Sklansky's Fundamental Theorem of Poker says essentially that it is optimal to play your hand in the way you would play it if you could see your opponents' cards. It is said to apply always in heads up play and usually with more than two players.

Can anyone supply a proof or refer me to one in the poker or game theory literature? (There is no proof given in my 1994 edition of The Theory of Poker.)

Actually, I suspect it is a general result in game theory, which is not limited to poker. If so, I would like a precise formulation and a proof. Thanks in advance for any leads.

[icheckcallu]

x(yz/p)+1= butcho

[RobNottsUk]

If there was a proof it wouldn't be a theory would it?

[RustyBrooks]

I think you're perhaps misunderstanding the classical use of the word "theorem". For example, the Pythagorean Theorem is not only provable, it's well proven. Mathematicians just don't call these things "The Pythagorean Fact"

[RustyBrooks]

Or, I got leveled?

[de Moivre]

Thinking about it some more, I may have a proof.

One formulation of the theorem is: If you play your hand the way you would play it if you could see your opponent's cards, you gain. I regard "you gain" as meaning "your expected gain increases."

Assume a heads-up game. If the game matrix is A, player 1 has a mixed optimal strategy by the minimax theorem. Any departure from this will reduce the expected payoff for player 1 if player 2 plays optimally, which seems to contradict the theorem.

So maybe the meaning is "your expected gain, conditioned on your opponent's cards, increases." For if we condition on our opponent's cards, our payoff matrix changes and is now B, say. Here it would be optimal for player 1 to use his minimax strategy for matrix B, while using that for matrix A would be suboptimal.
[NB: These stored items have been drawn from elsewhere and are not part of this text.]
Background: an optimization exercise with open tools, aiming at small area, a short achievable clock period and few clock cycles per item. Do not read the settings as production practice. No run shown here included a check of the RTL's function; only the layout flow was run. The clock port is modelled as an ideal driver; clocking choices that lean on that would not hold on a real chip.

File: flow/config.mk
export PLATFORM = sky130hd
export DESIGN_NAME = aesDecryptTop
export DESIGN_NICKNAME = aesDecryptTop
export VERILOG_FILES = /design/flow/design.v
export SDC_FILE = /design/flow/constraint.sdc
export NUM_CORES = 8
export LEC_CHECK = 0
export CAP_MARGIN = 20
export CORE_AREA = 4 4 376 376
export DETAILED_ROUTE_END_ITERATION = 24
export DIE_AREA = 0 0 380 380
export SLEW_MARGIN = 20
File: flow/constraint.sdc
create_clock -name core_clock -period 21.0 [get_ports {clk}]
set_input_delay 4.2000 -clock core_clock [delete_from_list [all_inputs] [get_ports {clk}]]
set_output_delay 4.2000 -clock core_clock [all_outputs]
set_load 0.01 [all_outputs]
File: flow/design.v
`timescale 1ns/1ps
module invSbox
(
    input  logic [7:0] inByte,
    input  logic [7:0] keyByte,
    output logic [7:0] outByte
);
    logic [3:0] ah, al, d, lam, di;
    logic [8:0] fh, fl, p, q, r, fdi;
    assign ah = inByte[7:4];
    assign al = inByte[3:0];
    assign fh[0] = ah[3];
    assign fl[0] = al[3];
    assign fh[1] = ah[2];
    assign fl[1] = al[2];
    assign fh[2] = (ah[3] ^ ah[2]);
    assign fl[2] = (al[3] ^ al[2]);
    assign fh[3] = ah[1];
    assign fl[3] = al[1];
    assign fh[4] = ah[0];
    assign fl[4] = al[0];
    assign fh[5] = (ah[1] ^ ah[0]);
    assign fl[5] = (al[1] ^ al[0]);
    assign fh[6] = (ah[3] ^ ah[1]);
    assign fl[6] = (al[3] ^ al[1]);
    assign fh[7] = (ah[2] ^ ah[0]);
    assign fl[7] = (al[2] ^ al[0]);
    assign fh[8] = ((ah[3] ^ ah[2]) ^ (ah[1] ^ ah[0]));
    assign fl[8] = ((al[3] ^ al[2]) ^ (al[1] ^ al[0]));
    assign p[0] = fh[0] & fl[0];
    assign p[1] = fh[1] & fl[1];
    assign p[2] = fh[2] & fl[2];
    assign p[3] = fh[3] & fl[3];
    assign p[4] = fh[4] & fl[4];
    assign p[5] = fh[5] & fl[5];
    assign p[6] = fh[6] & fl[6];
    assign p[7] = fh[7] & fl[7];
    assign p[8] = fh[8] & fl[8];
    assign lam[0] = (fl[7] ^ (inByte[1] ^ fh[7]));
    assign lam[1] = (fl[8] ^ (inByte[0] ^ fh[8]));
    assign lam[2] = (inByte[5] ^ fl[2]);
    assign lam[3] = (inByte[3] ^ inByte[4]);
    logic y13, y14, y15, y16, y17, y18, y19, y20, y21, y22, y23, y24, y25, y26;
    assign y13 = p[0] ^ p[4];
    assign y14 = p[4] ^ p[7];
    assign y15 = p[2] ^ p[3];
    assign y16 = lam[0] ^ y13;
    assign y17 = y15 ^ y16;
    assign y18 = p[1] ^ p[5];
    assign y19 = lam[1] ^ y13;
    assign y20 = y18 ^ y19;
    assign y21 = p[3] ^ p[6];
    assign y22 = lam[2] ^ y14;
    assign y23 = y21 ^ y22;
    assign y24 = p[5] ^ p[8];
    assign y25 = lam[3] ^ y14;
    assign y26 = y24 ^ y25;
    assign d[0] = y17;
    assign d[1] = y20;
    assign d[2] = y23;
    assign d[3] = y26;
    always_comb
    begin
        case (d)
            4'd0: di = 4'd0;
            4'd1: di = 4'd1;
            4'd2: di = 4'd3;
            4'd3: di = 4'd2;
            4'd4: di = 4'd10;
            4'd5: di = 4'd8;
            4'd6: di = 4'd14;
            4'd7: di = 4'd13;
            4'd8: di = 4'd5;
            4'd9: di = 4'd11;
            4'd10: di = 4'd4;
            4'd11: di = 4'd9;
            4'd12: di = 4'd15;
            4'd13: di = 4'd7;
            4'd14: di = 4'd6;
            4'd15: di = 4'd12;
            default: di = 4'd0;
        endcase
    end
    assign fdi[0] = di[3];
    assign fdi[1] = di[2];
    assign fdi[2] = (di[3] ^ di[2]);
    assign fdi[3] = di[1];
    assign fdi[4] = di[0];
    assign fdi[5] = (di[1] ^ di[0]);
    assign fdi[6] = (di[3] ^ di[1]);
    assign fdi[7] = (di[2] ^ di[0]);
    assign fdi[8] = ((di[3] ^ di[2]) ^ (di[1] ^ di[0]));
    assign q[0] = fh[0] & fdi[0];
    assign r[0] = fl[0] & fdi[0];
    assign q[1] = fh[1] & fdi[1];
    assign r[1] = fl[1] & fdi[1];
    assign q[2] = fh[2] & fdi[2];
    assign r[2] = fl[2] & fdi[2];
    assign q[3] = fh[3] & fdi[3];
    assign r[3] = fl[3] & fdi[3];
    assign q[4] = fh[4] & fdi[4];
    assign r[4] = fl[4] & fdi[4];
    assign q[5] = fh[5] & fdi[5];
    assign r[5] = fl[5] & fdi[5];
    assign q[6] = fh[6] & fdi[6];
    assign r[6] = fl[6] & fdi[6];
    assign q[7] = fh[7] & fdi[7];
    assign r[7] = fl[7] & fdi[7];
    assign q[8] = fh[8] & fdi[8];
    assign r[8] = fl[8] & fdi[8];
    logic z26, z27, z28, z29, z30, z31, z32, z33, z34, z35, z36, z37, z38, z39, z40, z41, z42, z43, z44, z45, z46, z47, z48, z49, z50, z51, z52, z53, z54, z55, z56, z57, z58, z59, z60, z61, z62, z63, z64, z65, z66, z67, z68, z69;
    assign z26 = q[3] ^ r[1];
    assign z27 = r[0] ^ z26;
    assign z28 = q[4] ^ q[7];
    assign z29 = q[6] ^ r[3];
    assign z30 = r[6] ^ z29;
    assign z31 = q[1] ^ q[2];
    assign z32 = r[5] ^ z28;
    assign z33 = q[8] ^ r[8];
    assign z34 = z27 ^ z30;
    assign z35 = r[4] ^ z33;
    assign z36 = r[7] ^ z27;
    assign z37 = q[8] ^ r[2];
    assign z38 = r[3] ^ keyByte[0];
    assign z39 = z26 ^ z31;
    assign z40 = z37 ^ z38;
    assign z41 = z32 ^ z39;
    assign z42 = z40 ^ z41;
    assign z43 = q[0] ^ q[2];
    assign z44 = q[6] ^ q[7];
    assign z45 = keyByte[1] ^ z43;
    assign z46 = z44 ^ z45;
    assign z47 = q[0] ^ q[1];
    assign z48 = q[4] ^ keyByte[2];
    assign z49 = z47 ^ z48;
    assign z50 = z35 ^ z49;
    assign z51 = z34 ^ z50;
    assign z52 = q[5] ^ keyByte[3];
    assign z53 = z52 ^ z35;
    assign z54 = z34 ^ z53;
    assign z55 = r[7] ^ keyByte[4];
    assign z56 = z55 ^ z32;
    assign z57 = z34 ^ z56;
    assign z58 = q[5] ^ r[8];
    assign z59 = keyByte[5] ^ z31;
    assign z60 = z58 ^ z59;
    assign z61 = z36 ^ z60;
    assign z62 = q[3] ^ r[8];
    assign z63 = keyByte[6] ^ z62;
    assign z64 = z30 ^ z32;
    assign z65 = z63 ^ z64;
    assign z66 = keyByte[7] ^ z28;
    assign z67 = z31 ^ z33;
    assign z68 = z66 ^ z67;
    assign z69 = z36 ^ z68;
    assign outByte[0] = z42;
    assign outByte[1] = z46;
    assign outByte[2] = z51;
    assign outByte[3] = z54;
    assign outByte[4] = z57;
    assign outByte[5] = z61;
    assign outByte[6] = z65;
    assign outByte[7] = z69;
endmodule
`timescale 1ns/1ps
module invMixColumns
(
    input  logic [31:0] inCol,
    input  logic        flip,
    output logic [31:0] outCol
);
    logic l33, l34, l35, l36, l37, l38, l39, l40, l41, l42, l43, l44, l45, l46, l47, l48, l49, l50, l51, l52, l53, l54, l55, l56, l57, l58, l59, l60, l61, l62, l63, l64, l65, l66, l67, l68, l69, l70, l71, l72, l73, l74, l75, l76, l77, l78, l79, l80, l81, l82, l83, l84, l85, l86, l87, l88, l89, l90, l91, l92, l93, l94, l95, l96, l97, l98, l99, l100, l101, l102, l103, l104, l105, l106, l107, l108, l109, l110, l111, l112, l113, l114, l115, l116, l117, l118, l119, l120, l121, l122, l123, l124, l125, l126, l127, l128, l129, l130, l131, l132, l133, l134, l135, l136, l137, l138, l139, l140, l141, l142, l143, l144, l145, l146, l147, l148, l149, l150, l151, l152, l153, l154, l155, l156, l157, l158, l159, l160, l161, l162, l163, l164, l165, l166, l167, l168, l169, l170, l171, l172, l173, l174, l175, l176, l177, l178, l179, l180, l181, l182, l183, l184, l185, l186, l187, l188, l189, l190, l191, l192, l193, l194, l195, l196, l197, l198, l199, l200, l201, l202, l203, l204, l205, l206, l207, l208, l209, l210, l211, l212, l213, l214, l215, l216, l217, l218, l219, l220, l221, l222, l223, l224, l225, l226, l227, l228, l229, l230, l231, l232, l233, l234, l235, l236, l237, l238, l239, l240, l241, l242, l243;
    assign l33 = inCol[15] ^ inCol[23];
    assign l34 = inCol[3] ^ inCol[7];
    assign l35 = inCol[27] ^ inCol[31];
    assign l36 = inCol[11] ^ inCol[19];
    assign l37 = inCol[12] ^ inCol[28];
    assign l38 = l34 ^ l36;
    assign l39 = inCol[4] ^ inCol[20];
    assign l40 = inCol[2] ^ l35;
    assign l41 = inCol[6] ^ flip;
    assign l42 = inCol[9] ^ inCol[24];
    assign l43 = inCol[1] ^ inCol[16];
    assign l44 = inCol[0] ^ inCol[17];
    assign l45 = inCol[14] ^ inCol[22];
    assign l46 = inCol[8] ^ inCol[25];
    assign l47 = inCol[18] ^ l33;
    assign l48 = l37 ^ l41;
    assign l49 = inCol[26] ^ l42;
    assign l50 = inCol[5] ^ inCol[30];
    assign l51 = inCol[10] ^ l46;
    assign l52 = l33 ^ l35;
    assign l53 = inCol[15] ^ l45;
    assign l54 = l40 ^ l44;
    assign l55 = inCol[23] ^ inCol[29];
    assign l56 = l38 ^ l52;
    assign l57 = inCol[11] ^ inCol[17];
    assign l58 = inCol[7] ^ inCol[31];
    assign l59 = inCol[13] ^ inCol[22];
    assign l60 = inCol[10] ^ l43;
    assign l61 = l39 ^ l41;
    assign l62 = l47 ^ l49;
    assign l63 = inCol[30] ^ l46;
    assign l64 = inCol[9] ^ inCol[19];
    assign l65 = inCol[13] ^ inCol[14];
    assign l66 = inCol[26] ^ l43;
    assign l67 = inCol[6] ^ inCol[15];
    assign l68 = inCol[21] ^ l39;
    assign l69 = inCol[1] ^ inCol[26];
    assign l70 = inCol[13] ^ l44;
    assign l71 = l38 ^ l60;
    assign l72 = inCol[4] ^ inCol[30];
    assign l73 = inCol[0] ^ inCol[16];
    assign l74 = l51 ^ l67;
    assign l75 = l42 ^ l61;
    assign l76 = inCol[14] ^ inCol[21];
    assign l77 = inCol[7] ^ inCol[28];
    assign l78 = inCol[23] ^ l48;
    assign l79 = l66 ^ l72;
    assign l80 = l34 ^ l64;
    assign l81 = inCol[12] ^ l34;
    assign l82 = inCol[29] ^ flip;
    assign l83 = l36 ^ l53;
    assign l84 = l45 ^ l78;
    assign l85 = l63 ^ l75;
    assign l86 = inCol[21] ^ inCol[30];
    assign l87 = inCol[3] ^ inCol[12];
    assign l88 = inCol[8] ^ inCol[24];
    assign l89 = inCol[19] ^ inCol[22];
    assign l90 = inCol[18] ^ inCol[28];
    assign l91 = inCol[7] ^ l33;
    assign l92 = inCol[10] ^ inCol[20];
    assign l93 = l34 ^ l57;
    assign l94 = l36 ^ l69;
    assign l95 = inCol[5] ^ l37;
    assign l96 = l39 ^ l82;
    assign l97 = inCol[20] ^ inCol[24];
    assign l98 = inCol[25] ^ inCol[30];
    assign l99 = l44 ^ l97;
    assign l100 = l98 ^ l99;
    assign l101 = l71 ^ l100;
    assign l102 = l84 ^ l101;
    assign l103 = inCol[18] ^ inCol[22];
    assign l104 = l55 ^ l64;
    assign l105 = l87 ^ l103;
    assign l106 = l40 ^ l66;
    assign l107 = l104 ^ l105;
    assign l108 = l106 ^ l107;
    assign l109 = inCol[31] ^ l33;
    assign l110 = l50 ^ l48;
    assign l111 = l68 ^ l109;
    assign l112 = l110 ^ l111;
    assign l113 = inCol[20] ^ inCol[28];
    assign l114 = inCol[31] ^ l55;
    assign l115 = l73 ^ l89;
    assign l116 = l113 ^ l49;
    assign l117 = l114 ^ l115;
    assign l118 = l116 ^ l117;
    assign l119 = l45 ^ l50;
    assign l120 = l96 ^ l119;
    assign l121 = l56 ^ l120;
    assign l122 = inCol[21] ^ inCol[27];
    assign l123 = l77 ^ l89;
    assign l124 = l122 ^ l47;
    assign l125 = l63 ^ l123;
    assign l126 = l124 ^ l125;
    assign l127 = l91 ^ l94;
    assign l128 = l54 ^ l127;
    assign l129 = inCol[17] ^ inCol[27];
    assign l130 = l65 ^ l129;
    assign l131 = l95 ^ l130;
    assign l132 = l62 ^ l71;
    assign l133 = l131 ^ l132;
    assign l134 = inCol[0] ^ inCol[1];
    assign l135 = l35 ^ l90;
    assign l136 = l134 ^ l135;
    assign l137 = l83 ^ l136;
    assign l138 = l85 ^ l137;
    assign l139 = l50 ^ l92;
    assign l140 = l40 ^ l49;
    assign l141 = l93 ^ l139;
    assign l142 = l140 ^ l141;
    assign l143 = l39 ^ l55;
    assign l144 = l58 ^ l65;
    assign l145 = l48 ^ l143;
    assign l146 = l144 ^ l145;
    assign l147 = inCol[4] ^ l50;
    assign l148 = l77 ^ l88;
    assign l149 = l147 ^ l148;
    assign l150 = l54 ^ l149;
    assign l151 = l50 ^ l59;
    assign l152 = l48 ^ l151;
    assign l153 = l56 ^ l152;
    assign l154 = inCol[3] ^ inCol[6];
    assign l155 = inCol[29] ^ l154;
    assign l156 = l52 ^ l155;
    assign l157 = l79 ^ l156;
    assign l158 = l33 ^ l40;
    assign l159 = l51 ^ l80;
    assign l160 = l158 ^ l159;
    assign l161 = inCol[3] ^ inCol[25];
    assign l162 = l36 ^ l59;
    assign l163 = l161 ^ l68;
    assign l164 = l162 ^ l54;
    assign l165 = l62 ^ l163;
    assign l166 = l164 ^ l165;
    assign l167 = inCol[8] ^ inCol[27];
    assign l168 = l44 ^ l167;
    assign l169 = l80 ^ l168;
    assign l170 = l79 ^ l169;
    assign l171 = l84 ^ l170;
    assign l172 = inCol[2] ^ inCol[10];
    assign l173 = inCol[25] ^ l67;
    assign l174 = l90 ^ l172;
    assign l175 = l38 ^ l70;
    assign l176 = l173 ^ l174;
    assign l177 = l175 ^ l176;
    assign l178 = flip ^ l58;
    assign l179 = l53 ^ l68;
    assign l180 = l95 ^ l178;
    assign l181 = l179 ^ l180;
    assign l182 = inCol[4] ^ inCol[13];
    assign l183 = l73 ^ l182;
    assign l184 = l81 ^ l183;
    assign l185 = l74 ^ l184;
    assign l186 = l65 ^ l86;
    assign l187 = l61 ^ l186;
    assign l188 = l56 ^ l187;
    assign l189 = inCol[2] ^ inCol[5];
    assign l190 = inCol[6] ^ inCol[11];
    assign l191 = inCol[14] ^ inCol[23];
    assign l192 = inCol[31] ^ l42;
    assign l193 = l189 ^ l190;
    assign l194 = l191 ^ l81;
    assign l195 = l192 ^ l193;
    assign l196 = l194 ^ l195;
    assign l197 = l35 ^ l47;
    assign l198 = l60 ^ l93;
    assign l199 = l197 ^ l198;
    assign l200 = l37 ^ l55;
    assign l201 = l69 ^ l86;
    assign l202 = l38 ^ l51;
    assign l203 = l200 ^ l201;
    assign l204 = l54 ^ l202;
    assign l205 = l203 ^ l204;
    assign l206 = inCol[16] ^ l57;
    assign l207 = l87 ^ l40;
    assign l208 = l53 ^ l206;
    assign l209 = l207 ^ l208;
    assign l210 = l85 ^ l209;
    assign l211 = inCol[4] ^ inCol[27];
    assign l212 = l76 ^ l211;
    assign l213 = l47 ^ l51;
    assign l214 = l94 ^ l212;
    assign l215 = l213 ^ l214;
    assign l216 = inCol[30] ^ l37;
    assign l217 = l59 ^ l91;
    assign l218 = l96 ^ l216;
    assign l219 = l217 ^ l218;
    assign l220 = inCol[11] ^ inCol[12];
    assign l221 = inCol[20] ^ l43;
    assign l222 = l76 ^ l88;
    assign l223 = l220 ^ l47;
    assign l224 = l221 ^ l222;
    assign l225 = l223 ^ l224;
    assign l226 = inCol[21] ^ inCol[29];
    assign l227 = l45 ^ l226;
    assign l228 = l48 ^ l227;
    assign l229 = l56 ^ l228;
    assign l230 = l58 ^ l92;
    assign l231 = l70 ^ l230;
    assign l232 = l83 ^ l231;
    assign l233 = inCol[25] ^ inCol[31];
    assign l234 = l233 ^ l38;
    assign l235 = l62 ^ l234;
    assign l236 = inCol[5] ^ inCol[9];
    assign l237 = inCol[18] ^ inCol[29];
    assign l238 = l39 ^ l43;
    assign l239 = l236 ^ l237;
    assign l240 = l38 ^ l40;
    assign l241 = l238 ^ l239;
    assign l242 = l74 ^ l240;
    assign l243 = l241 ^ l242;
    assign outCol[0] = l102;
    assign outCol[1] = ~(l108);
    assign outCol[2] = l112;
    assign outCol[3] = l118;
    assign outCol[4] = ~(l121);
    assign outCol[5] = ~(l126);
    assign outCol[6] = ~(l128);
    assign outCol[7] = l133;
    assign outCol[8] = l138;
    assign outCol[9] = ~(l142);
    assign outCol[10] = l146;
    assign outCol[11] = l150;
    assign outCol[12] = ~(l153);
    assign outCol[13] = ~(l157);
    assign outCol[14] = ~(l160);
    assign outCol[15] = l166;
    assign outCol[16] = l171;
    assign outCol[17] = ~(l177);
    assign outCol[18] = l181;
    assign outCol[19] = l185;
    assign outCol[20] = ~(l188);
    assign outCol[21] = ~(l196);
    assign outCol[22] = ~(l199);
    assign outCol[23] = l205;
    assign outCol[24] = l210;
    assign outCol[25] = ~(l215);
    assign outCol[26] = l219;
    assign outCol[27] = l225;
    assign outCol[28] = ~(l229);
    assign outCol[29] = ~(l232);
    assign outCol[30] = ~(l235);
    assign outCol[31] = l243;
endmodule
So I think I've found an interpretation for the FTP that makes it correct and provable, but rather simple. But Sklansky did say the theorem is obvious, so maybe I'm on the right track.

[RustyBrooks]

I don't know of a "proof" of the theory but I think it is obvious to pretty much any poker player that you could not do better against an opponent than if you could see his cards, and he could not see yours (well, you could gain an improvement if you knew which cards were coming). Therefore, any time you take the same action you would have taken if you knew his cards, you took the best option possible.

[rufus]

"Every time you play a hand differently from the way you would have played it if you could see all your opponents' cards, they gain; and every time you play your hand the same way you would have played it if you could see all their cards, they lose. Conversely, every time opponents play their hands differently from the way they would have if they could see all your cards, you gain; and every time they play their hands the same way they would have played if they could see all your cards, you lose."

Assuming (1) rational knowledgable players, and (2) using full-knowledge value as a baseline, this should be obviously true for heads-up play - in multi-player pots, implicit collusion limits it.

Sklansky's theorem is based on complete game-state information, which means that it's applications to actual play decision making (where there isn't nearly so much knowledge) are very limited.

[The 13th 4postle]

AP superuser account is your proof

[Vetgirig]

Poker is a Zero sum game

http://en.wikipedia.org/wiki/Zero-sum

The wins of one player comes from the loss of another player. So to win one must get the opponent to make mistakes.